Stored data:
↓
--- config.mk ---
export PLATFORM = sky130hd
export DESIGN_NAME = cipher_key_bank
export DESIGN_NICKNAME = d
export VERILOG_FILES = /design/src/rtl/ckb_pkg.sv /design/src/rtl/ckb_decode.sv /design/src/rtl/ckb_key_store.sv /design/src/rtl/ckb_ctrl_regs.sv /design/src/rtl/ckb_unload_seq.sv /design/src/rtl/cipher_key_bank.sv
export SDC_FILE = /design/constraint.sdc
export NUM_CORES = 1
export LEC_CHECK = 0
export ABC_AREA = 0
export ABC_CLOCK_PERIOD_IN_PS = 2600
export BUFFER_PORTS_ARGS = -buffer_cell sky130_fd_sc_hd__buf_2
export CORE_AREA = 2 2 419 421
export DETAILED_ROUTE_END_ITERATION = 12
export DIE_AREA = 0 0 421 423
export GPL_ROUTABILITY_DRIVEN = 0
export PLACE_DENSITY = 0.35
export SLEW_MARGIN = 30
export SYNTH_ARGS = -nofsm -noshare
export SYNTH_HDL_FRONTEND = slang
export SYNTH_SLANG_ARGS = --single-unit
--- constraint.sdc ---
create_clock -name clk -period 2.6 [get_ports clk]
set_clock_uncertainty 0.2 [all_clocks]
set_input_delay 0.13 -clock clk [delete_from_list [all_inputs] [get_ports clk]]
set_output_delay 0.13 -clock clk [all_outputs]
set_load 0.01 [all_outputs]
--- src/rtl/ckb_pkg.sv ---
package ckb_pkg;
    localparam int unsigned WORD_DEF   = 64;
    localparam int unsigned ADDR_DEF   = 20;
    localparam int unsigned WIN_DEF    = 8;
    localparam logic [ADDR_DEF-1:0] BASE_DEF = 20'h3E400;

    // slot codes: bit 2 clear means a key slot
    typedef enum logic [2:0] {
        SL_CONF_HI = 3'd0,
        SL_CONF_LO = 3'd1,
        SL_INTG_HI = 3'd2,
        SL_INTG_LO = 3'd3,
        SL_MODE    = 3'd4,
        SL_STAT    = 3'd5,
        SL_HOLE    = 3'd6,
        SL_OUTSIDE = 3'd7
    } slot_e;

    typedef struct packed {
        logic  req;
        logic  wr;
        slot_e slot;
    } acc_t;

    typedef struct packed {
        logic ctx_reload;
        logic ctx_unload;
        logic partial;
        logic init;
        logic pad_end;
        logic auth_only;
    } mode_t;
    localparam int unsigned MODE_W = $bits(mode_t);

    typedef struct packed {
        logic cfg_err;
        logic ctx_err;
        logic addr_err;
    } stat_t;
    localparam int unsigned STAT_W = $bits(stat_t);

    function automatic logic mode_bad(input mode_t m);
        return (m.partial && m.ctx_unload && m.pad_end) ||
               (m.partial && m.ctx_reload && m.init);
    endfunction
endpackage

--- src/rtl/ckb_decode.sv ---
module ckb_decode
    import ckb_pkg::*;
#(
    parameter int unsigned ADDR_W   = ADDR_DEF,
    parameter int unsigned WIN_BITS = WIN_DEF,
    parameter logic [ADDR_W-1:0] BASE = BASE_DEF
) (
    input  logic              req,
    input  logic              wr,
    input  logic [ADDR_W-1:0] addr,
    output acc_t              acc
);
    localparam int unsigned OFF_W = WIN_BITS - 3;

    logic [OFF_W-1:0] widx;
    logic             in_win;
    slot_e            slot;

    assign widx   = addr[WIN_BITS-1:3];
    assign in_win = (addr[ADDR_W-1:WIN_BITS] == BASE[ADDR_W-1:WIN_BITS]);

    always_comb begin
        if (!in_win) begin
            slot = SL_OUTSIDE;
        end else if (addr[2:0] != 3'd0) begin
            slot = SL_HOLE;
        end else begin
            case (widx)
                OFF_W'(0): slot = SL_CONF_HI;
                OFF_W'(1): slot = SL_CONF_LO;
                OFF_W'(2): slot = SL_INTG_HI;
                OFF_W'(3): slot = SL_INTG_LO;
                OFF_W'(4): slot = SL_MODE;
                OFF_W'(5): slot = SL_STAT;
                default:   slot = SL_HOLE;
            endcase
        end
    end

    assign acc = '{req: req, wr: wr, slot: slot};
endmodule

--- src/rtl/ckb_key_store.sv ---
module ckb_key_store
    import ckb_pkg::*;
#(
    parameter int unsigned WORD_W = WORD_DEF
) (
    input  logic                clk,
    input  logic                rst,
    input  acc_t                acc,
    input  logic                busy,
    input  logic                auth_only,
    input  logic [WORD_W-1:0]   wdata,
    output logic [2*WORD_W-1:0] conf_key,
    output logic [2*WORD_W-1:0] integ_key,
    output logic                wr_rejected
);
    localparam int unsigned NSLOT = 4;

    logic [NSLOT-1:0][WORD_W-1:0] key_q;
    logic [2:0] sidx;
    logic [1:0] tgt;
    logic       key_wr;
    logic       wr_ok;

    assign sidx   = acc.slot;
    assign key_wr = acc.req && acc.wr && !sidx[2];
    assign wr_ok  = key_wr && !busy;
    assign wr_rejected = key_wr && busy;

    // authentication-only mode redirects the low pair onto the integrity pair
    always_comb begin
        tgt = sidx[1:0];
        if (auth_only && !sidx[1]) tgt = {1'b1, sidx[0]};
    end

    for (genvar g = 0; g < NSLOT; g++) begin : g_slot
        always_ff @(posedge clk) begin
            if (rst)                       key_q[g] <= '0;
            else if (wr_ok && tgt == 2'(g)) key_q[g] <= wdata;
        end
    end

    assign conf_key  = {key_q[0], key_q[1]};
    assign integ_key = {key_q[2], key_q[3]};

    p_busy_write_dropped_r4: assert property (@(posedge clk) disable iff (rst)
        (acc.req && acc.wr && busy) |=> $stable(key_q));

    p_alias_spares_conf_r5: assert property (@(posedge clk) disable iff (rst)
        (acc.req && acc.wr && auth_only &&
         (acc.slot == SL_CONF_HI || acc.slot == SL_CONF_LO)) |=> $stable(conf_key));
endmodule

--- src/rtl/ckb_ctrl_regs.sv ---
module ckb_ctrl_regs
    import ckb_pkg::*;
#(
    parameter int unsigned WORD_W = WORD_DEF
) (
    input  logic              clk,
    input  logic              rst,
    input  acc_t              acc,
    input  logic [MODE_W-1:0] wdata_lo,
    input  logic              wr_rejected,
    output mode_t             mode_q,
    output stat_t             stat_q,
    output logic              rvalid,
    output logic [WORD_W-1:0] rdata,
    output logic              irq
);
    logic  is_key, is_rd, mode_wr, stat_wr;
    mode_t mode_new;
    stat_t set_v, clr_v;

    assign is_key   = (acc.slot == SL_CONF_HI) || (acc.slot == SL_CONF_LO) ||
                      (acc.slot == SL_INTG_HI) || (acc.slot == SL_INTG_LO);
    assign is_rd    = acc.req && !acc.wr && (acc.slot != SL_OUTSIDE);
    assign mode_wr  = acc.req && acc.wr && (acc.slot == SL_MODE);
    assign stat_wr  = acc.req && acc.wr && (acc.slot == SL_STAT);
    assign mode_new = mode_t'(wdata_lo);

    always_comb begin
        set_v          = '0;
        set_v.addr_err = acc.req && ((acc.slot == SL_HOLE) || (!acc.wr && is_key));
        set_v.ctx_err  = wr_rejected;
        set_v.cfg_err  = mode_wr && mode_bad(mode_new);
        clr_v          = stat_wr ? stat_t'(wdata_lo[STAT_W-1:0]) : stat_t'('0);
    end

    always_ff @(posedge clk) begin
        if (rst) begin
            mode_q <= '0;
            stat_q <= '0;
            rvalid <= 1'b0;
            rdata  <= '0;
        end else begin
            if (mode_wr) mode_q <= mode_new;
            stat_q <= (stat_q & ~clr_v) | set_v;
            rvalid <= is_rd;
            if (is_rd) begin
                case (acc.slot)
                    SL_MODE: rdata <= WORD_W'(mode_q);
                    SL_STAT: rdata <= WORD_W'(stat_q);
                    default: rdata <= '0;
                endcase
            end
        end
    end

    assign irq = |stat_q;

    p_key_read_blank_r3: assert property (@(posedge clk) disable iff (rst)
        (acc.req && !acc.wr && is_key) |=> (rvalid && rdata == '0 && stat_q.addr_err));

    p_addr_err_sticky_r8: assert property (@(posedge clk) disable iff (rst)
        (stat_q.addr_err && !stat_wr) |=> stat_q.addr_err);

    p_ctx_err_sticky_r8: assert property (@(posedge clk) disable iff (rst)
        (stat_q.ctx_err && !stat_wr) |=> stat_q.ctx_err);

    p_cfg_err_sticky_r8: assert property (@(posedge clk) disable iff (rst)
        (stat_q.cfg_err && !stat_wr) |=> stat_q.cfg_err);

    p_outside_silent_r6: assert property (@(posedge clk) disable iff (rst)
        (acc.req && acc.slot == SL_OUTSIDE) |=> !rvalid);
endmodule

--- src/rtl/ckb_unload_seq.sv ---
module ckb_unload_seq #(
    parameter int unsigned WORD_W = 64,
    parameter int unsigned NWORDS = 9
) (
    input  logic                           clk,
    input  logic                           rst,
    input  logic [NWORDS-1:0][WORD_W-1:0]  words,
    input  logic                           start,
    input  logic                           ready,
    output logic                           valid,
    output logic [WORD_W-1:0]              data,
    output logic                           last
);
    localparam int unsigned IDX_W = $clog2(NWORDS);
    localparam logic [IDX_W-1:0] LAST_IDX = IDX_W'(NWORDS - 1);

    typedef enum logic {ST_IDLE, ST_RUN} st_e;
    st_e             st_q;
    logic [IDX_W-1:0] idx_q;

    always_ff @(posedge clk) begin
        if (rst) begin
            st_q  <= ST_IDLE;
            idx_q <= '0;
        end else begin
            case (st_q)
                ST_IDLE: if (start) begin
                    st_q  <= ST_RUN;
                    idx_q <= '0;
                end
                ST_RUN: if (ready) begin
                    if (idx_q == LAST_IDX) st_q  <= ST_IDLE;
                    else                   idx_q <= idx_q + 1'b1;
                end
                default: st_q <= ST_IDLE;
            endcase
        end
    end

    assign valid = (st_q == ST_RUN);
    assign data  = words[idx_q];
    assign last  = valid && (idx_q == LAST_IDX);

    p_stall_holds_r10: assert property (@(posedge clk) disable iff (rst)
        (valid && !ready) |=> (valid && $stable(idx_q)));

    p_done_after_last_r9: assert property (@(posedge clk) disable iff (rst)
        (valid && ready && last) |=> !valid);

    p_step_by_one_r9: assert property (@(posedge clk) disable iff (rst)
        (valid && ready && !last) |=> (valid && idx_q == $past(idx_q) + 1'b1));
endmodule

--- src/rtl/cipher_key_bank.sv ---
module cipher_key_bank
    import ckb_pkg::*;
#(
    parameter int unsigned WORD_W   = WORD_DEF,
    parameter int unsigned ADDR_W   = ADDR_DEF,
    parameter int unsigned WIN_BITS = WIN_DEF,
    parameter logic [ADDR_W-1:0] BASE = BASE_DEF,
    parameter int unsigned NCTX     = 6,
    localparam int unsigned NWORDS  = NCTX + 3
) (
    input  logic                   clk,
    input  logic                   rst,
    input  logic                   bus_req,
    input  logic                   bus_wr,
    input  logic [ADDR_W-1:0]      bus_addr,
    input  logic [WORD_W-1:0]      bus_wdata,
    output logic                   bus_rvalid,
    output logic [WORD_W-1:0]      bus_rdata,
    input  logic                   engine_busy,
    output logic [2*WORD_W-1:0]    conf_key,
    output logic [2*WORD_W-1:0]    integ_key,
    output logic [MODE_W-1:0]      mode_bits,
    output logic                   irq,
    input  logic [WORD_W-1:0]      ctx_iv1,
    input  logic [WORD_W-1:0]      ctx_icv_in,
    input  logic [WORD_W-1:0]      ctx_iv2,
    input  logic [NCTX*WORD_W-1:0] ctx_regs,
    input  logic                   unload_start,
    input  logic                   unload_ready,
    output logic                   unload_valid,
    output logic [WORD_W-1:0]      unload_data,
    output logic                   unload_last
);
    acc_t  acc;
    mode_t mode_q;
    stat_t stat_q;
    logic  wr_rejected;
    logic [NWORDS-1:0][WORD_W-1:0] words;

    ckb_decode #(.ADDR_W(ADDR_W), .WIN_BITS(WIN_BITS), .BASE(BASE)) u_dec (
        .req(bus_req), .wr(bus_wr), .addr(bus_addr), .acc(acc)
    );

    ckb_key_store #(.WORD_W(WORD_W)) u_keys (
        .clk(clk), .rst(rst), .acc(acc), .busy(engine_busy),
        .auth_only(mode_q.auth_only), .wdata(bus_wdata),
        .conf_key(conf_key), .integ_key(integ_key), .wr_rejected(wr_rejected)
    );

    ckb_ctrl_regs #(.WORD_W(WORD_W)) u_ctrl (
        .clk(clk), .rst(rst), .acc(acc), .wdata_lo(bus_wdata[MODE_W-1:0]),
        .wr_rejected(wr_rejected), .mode_q(mode_q), .stat_q(stat_q),
        .rvalid(bus_rvalid), .rdata(bus_rdata), .irq(irq)
    );

    // fixed unload order: IV 1, ICV-in, IV 2, then the context words
    assign words[0] = ctx_iv1;
    assign words[1] = ctx_icv_in;
    assign words[2] = ctx_iv2;
    for (genvar i = 0; i < NCTX; i++) begin : g_ctx
        assign words[3+i] = ctx_regs[i*WORD_W +: WORD_W];
    end

    ckb_unload_seq #(.WORD_W(WORD_W), .NWORDS(NWORDS)) u_seq (
        .clk(clk), .rst(rst), .words(words), .start(unload_start),
        .ready(unload_ready), .valid(unload_valid), .data(unload_data),
        .last(unload_last)
    );

    assign mode_bits = mode_q;

    p_irq_tracks_status_r8: assert property (@(posedge clk) disable iff (rst)
        (stat_q == '0) |-> !irq);
endmodule

Yosys cells after proc, flatten, opt, wreduce, memory -nomap -nowiden --
Cells that the tools add are included.
Storage, ports and cells: memories 0, latch bits 0, output and inout bits 394, flip-flop bits (word level) 335, logic and storage cells 95, bits of input ports 667, bits in read-only memories 0, memory bits (writable) 0
Operators by class: $mul 0, order comparisons 1, $add $sub $neg 1, mux-type cells 16, div/mod/pow operators 0, reduce and logical (&&, ||, !) cells 36, shift-type cells 0, bitwise logic cells 4, eq/ne operators 20
Operators by type and width (count):
- 64-bit binary-select mux with 4-bit select | 1
- 64-bit 2-to-1 mux | 1
- 1-bit logical AND | 21
- 3-bit one-hot mux with 6 select lines | 1
- 12-bit by 10-bit equality test with 1-bit output, second input constant | 1
- 4-bit 2-to-1 mux | 3
- 6-bit one-hot mux with 2 select lines | 1
- 5-bit by 2-bit equality test with 1-bit output, second input constant | 2
- 5-bit by 3-bit equality test with 1-bit output, second input constant | 2
- 3-bit equality test, second input constant | 3
- 3-bit 2-to-1 mux | 3
- 4-bit one-hot mux with 2 select lines | 1
- 3-bit by 2-bit equality test with 1-bit output, second input constant | 2
- 2-bit != test, second input constant | 3
- 5-bit by 1-bit equality test with 1-bit output, second input constant | 1
- 5-bit zero test | 1
- 1-bit logical OR | 5
- 4-bit by 5-bit less-than comparator with 1-bit output, second input constant | 1
- 4-bit by 1-bit adder with 4-bit output, second input constant | 1
- 2-bit equality test, second input constant | 2
- 4-bit equality test, second input constant | 1
- 1-bit zero test | 4
- 3-bit AND | 1
- 3-bit by 1-bit equality test with 1-bit output, second input constant | 1
- 13 further kinds | 15

Longest topological paths before layout --
Gate-level depths: netlist of run 1.
word-level depth 12, depth in mapped cells 9

Modules after synthesis --
Synthesis of run 1 repeated with hierarchy kept, for this count alone.
Unflattened totals: cell total of the unflattened synthesis 1609, area, all modules 16580.9 µm²
By module, submodules not included:
- ckb_key_store | cells an instance 905, times used 1, area an instance 10116.0 µm²
- ckb_unload_seq | cells an instance 547, times used 1, area an instance 5089.9 µm²
- ckb_ctrl_regs | cells an instance 144, times used 1, area an instance 1277.5 µm²
- ckb_decode | cells an instance 13, times used 1, area an instance 97.6 µm²

Worst setup path after synthesis of run 1 --
No wires, ideal clock.
path type register -> output, from reg u_seq.idx_q[0], to out unload_data[11], path slack 358 ps, stages on the path, launching flop included 7, data required time 2270 ps, arrival 1912 ps, path through dfxtp_1 clkbuf_1 clkbuf_1 buf_2 mux4_2 mux2i_1 o21ai_0
Between the ends: cells in the longest elaborated chain, start to end 2
RTL lines:
- start: declaration | line ckb_unload_seq.sv:19 | logic [IDX_W-1:0] idx_q;
- start signal: assignment | line ckb_unload_seq.sv:33 | else idx_q <= idx_q + 1'b1;
- 64-bit binary-select mux with 4-bit select | line ckb_unload_seq.sv:41 | assign data = words[idx_q];
- 64-bit 2-to-1 mux (not written as such) | line ckb_unload_seq.sv:41
- end: declaration | line cipher_key_bank.sv:31 | output logic [WORD_W-1:0] unload_data,
No other way between the ends. The select of a mux whose other input is x is not followed.

Worst setup path after layout of run 1 --
from reg u_seq.idx_q[0], to out unload_data[32]
Same word-level chain as after synthesis.

==> flow_summary.toml, run 1 <==
[floorplanning]
ioPinCount = 1061
rows = 153
start_util_pct = 9.21
die_y_um = 423
core_area_um2 = 173000
dieArea_um2 = 178000
dieWidth_um = 421

[setup_path]
critical_path_arrival_ps = 2600
path_max_fanout = 8
timing.rr.start = "u_seq.idx_q[1]"
cp-end-kind = "output port"
crit_path_start_kind = "flip-flop"
crit_required_ps = 2270
timing.rr.end = "u_seq.valid"
crit_chain = "buf_12 -> buf_16 -> buf_12 -> buf_12 -> mux4_2 -> mux2i_4 -> o21ai_1 -> buf_2"
crit_type = "flip-flop to output port"
crit_path_frequent_cell = "buf_12"
reg2reg_depth = 8
worst_path_max_delay_cell = "mux4_2"
cpPeakStageDelay_ps = 530
r2r_slack_ps = 160

[cts]
h-tree-depth = 2
clkSinkCount = 277
clk_pin_slew_ps = 70
cts-buffers-inserted = 35
clk_latency_ps = 540
clk_path_buf_depth = 3
cts_tree = "built"
cts-root-buf = "clkbuf_16"

[yosys]
synth_top_area_share_pct = 34.8
synth-seq-area-share_pct = 34.8
synth.cell_area_um2 = 16000
synthFlopType = "dfxtp_1"
syn-instance-count = 1446
synth.most_common_cell = "mux2i_1"
synth-edff-count = 0
synth.distinct_cells = 47
async_flop_share_pct = 0
synthTopCellsByArea = "dfxtp_1 (35%), mux2i_1 (21%), mux4_2 (18%)"
yosys_warnings = 0
yosys_register_bits = 277
synth_area_leader_cell = "dfxtp_1"
avgSynthCellArea_um2 = 11.0
synthTopCellsByCount = "mux2i_1 (329), nand2b_1 (328), dfxtp_1 (277), mux4_2 (128), clkbuf_1 (74)"

[timing]
fin_crit_ps = 2930
setup_viol = 64
hold_ws_ps = -8.31
fin_setup_tns_ps = -14610
min_period_over_period_pct = 113
slew_headroom_pct = 44.2
rsz0062_at_grt = "true"
maxSlewViolCount = 0
hold_viol = 2
fmax_ghz = 0.341
max_slew.worst_pin.slew_ps = 832
timing.final.ws_setup_ps = -331

[cells_and_area]
postLayoutCellArea_um2 = 28000
fin_util_pct = 16.2
fillers = 19600
multi_input_area_um2 = 9980
final_nets = 3297
register_area_um2 = 5560
drive_above_1_share_pct = 54.0
syn_to_final_growth_pct = 75.8

[placed_design]
port_buffers = 1002
post-place-ws_ps = -184
placed_area_um2 = 24800
dpl.hpwl_mm = 115

[routing]
routed_wl_mm = 134
firstDrtPassIters = 5
num_vias = 16800
drtIter0Drc = 1073
vias_per_cell = 3.36
wl_per_cell_um = 26.8
drc = 0
ant_nets = 0

[worst_hold_path]
min_to = "u_keys.conf_key[29]"
hold_depth = 3
hp-class = "input pin to flip-flop"
hold_start = "bus_wdata[29]"

[grt]
grt_pass1_wl_mm = 167
grt_pass1_vias = 16600
grt_max_degree = 75
track_usage_pct = 14.2
antenna_found_initial = 132
globalRouteOverflowTotal = 0

[run_status]
status = "finished, violations left"
violations = "hold timing, setup timing"

[power_and_ir_drop]
p_total_uw = 11600
leakage_uw = 0.0127
power.density_nw_per_um2 = 415
vdd_drop_max_mv = 0.315

[job]
drv_cap = 0
-- flip-flops by register name, indices dropped and copies added (netlist names) --
signal,flops
u_seq.idx_q,4
u_ctrl.stat_q,3
u_ctrl.rvalid,1
u_ctrl.mode_q,6
u_keys.integ_key,128
u_ctrl.rdata,6
u_seq.valid,1
u_keys.conf_key,128
-- power by group --
part	internal, uW	switching [uW]	total (uW)
Sequential	4240	5.79	4250
Clock	2900	2170	5070
Combinational	1190	1130	2310
-- critical path: cells and delay by family, from the launching register on --
| kind | cells | cell delay [ps] |
|---|---|---|
| AO/OA/AOI/OAI | 1 | 80 |
| buffers and inverters | 5 | 730 |
| flip-flops | 1 | 370 |
| multiplexers | 2 | 830 |
-- kinds of logic (layout without fill, tap and decap cells) --
group,Yosys count,in the layout,share of synthesized area (%)
buf+inv,184,1335,6.66
compound gates,90,90,3.19
simple gates,435,435,16.5
mux,457,457,38.7
flops,277,277,34.8
other cells,1,90,0.0235
fa+ha+maj,2,2,0.157
-- worst max path at each step --
stage	from	cells past startpoint	endpoint	slack, ps
2_1_floorplan	u_seq.idx_q[0]	6	unload_data[11]	360
3_3_place_gp	u_seq.idx_q[0]	7	unload_data[36]	-180
3_5_place_dp	u_seq.idx_q[0]	7	unload_data[36]	-180
4_1_cts	u_seq.idx_q[0]	9	unload_data[28]	-390
5_1_grt	u_seq.idx_q[0]	9	unload_data[0]	-390
6_report	u_seq.idx_q[0]	8	unload_data[32]	-330
-- layout make-up --
type,count,share of cell area (%)
antenna,32,0.285
tap,2325,10.4
clock inverter,19,0.718
multi-input combinational,1042,35.6
sequential,277,19.8
clock buffer,44,3.46
timing repair buffer,1267,29.7
inverter,5,0.0669
-- routing by layer --
layer  GRT usage (%)  vias to the layer above  part of all wire, %
met5               0                        -                0.067
met4            5.06                       18                  4.1
met3            2.79                      289                  5.5
met2            28.9                      864                   57
met1            13.8                     8204                   33
li1                -                     7471                    -
-- through the flow --
stage	std cells	hold slack, ps
2_1_floorplan	1503	29.6
3_3_place_gp	4794	234
3_5_place_dp	4794	238
4_1_cts	4967	1.38
5_1_grt	5000	24.5
6_report	5011	-8.31
-- timing repair --
action | 4_1_cts | 5_1_grt
cloned | 7 | 4
hold buffers | 83 | 2
hold endpoints to repair | 273 | 3
gates resized for setup | 119 | 51
setup endpoints to repair | 65 | 69
setup buffers | 21 | 13
pin swaps | 4 | 4
-- cells in the final DEF, fill, tap and decap left out, types with 30 or more instances in the layout --
cell type	instances
nand2_1	68
o21ai_0	34
dlygate4sd3_1	82
buf_12	57
buf_6	30
buf_2	987
mux2i_1	292
diode_2	32
mux4_2	128
dfxtp_1	273
nand2b_1	328
conb_1	58
buf_4	94
clkbuf_16	38
(Power assumes the default switching activity.)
↑
WHAT YOU NEED TO DO:
In the entries above, restate word for word the lines between the one holding "Synthesis of run 1 repeated" and the one holding "- 64-bit binary-select mux with 4-bit select | line", inclusive, and nothing besides.

TASK OUTPUT:
Synthesis of run 1 repeated with hierarchy kept, for this count alone.
Unflattened totals: cell total of the unflattened synthesis 1609, area, all modules 16580.9 µm²
By module, submodules not included:
- ckb_key_store | cells an instance 905, times used 1, area an instance 10116.0 µm²
- ckb_unload_seq | cells an instance 547, times used 1, area an instance 5089.9 µm²
- ckb_ctrl_regs | cells an instance 144, times used 1, area an instance 1277.5 µm²
- ckb_decode | cells an instance 13, times used 1, area an instance 97.6 µm²

Worst setup path after synthesis of run 1 --
No wires, ideal clock.
path type register -> output, from reg u_seq.idx_q[0], to out unload_data[11], path slack 358 ps, stages on the path, launching flop included 7, data required time 2270 ps, arrival 1912 ps, path through dfxtp_1 clkbuf_1 clkbuf_1 buf_2 mux4_2 mux2i_1 o21ai_0
Between the ends: cells in the longest elaborated chain, start to end 2
RTL lines:
- start: declaration | line ckb_unload_seq.sv:19 | logic [IDX_W-1:0] idx_q;
- start signal: assignment | line ckb_unload_seq.sv:33 | else idx_q <= idx_q + 1'b1;
- 64-bit binary-select mux with 4-bit select | line ckb_unload_seq.sv:41 | assign data = words[idx_q];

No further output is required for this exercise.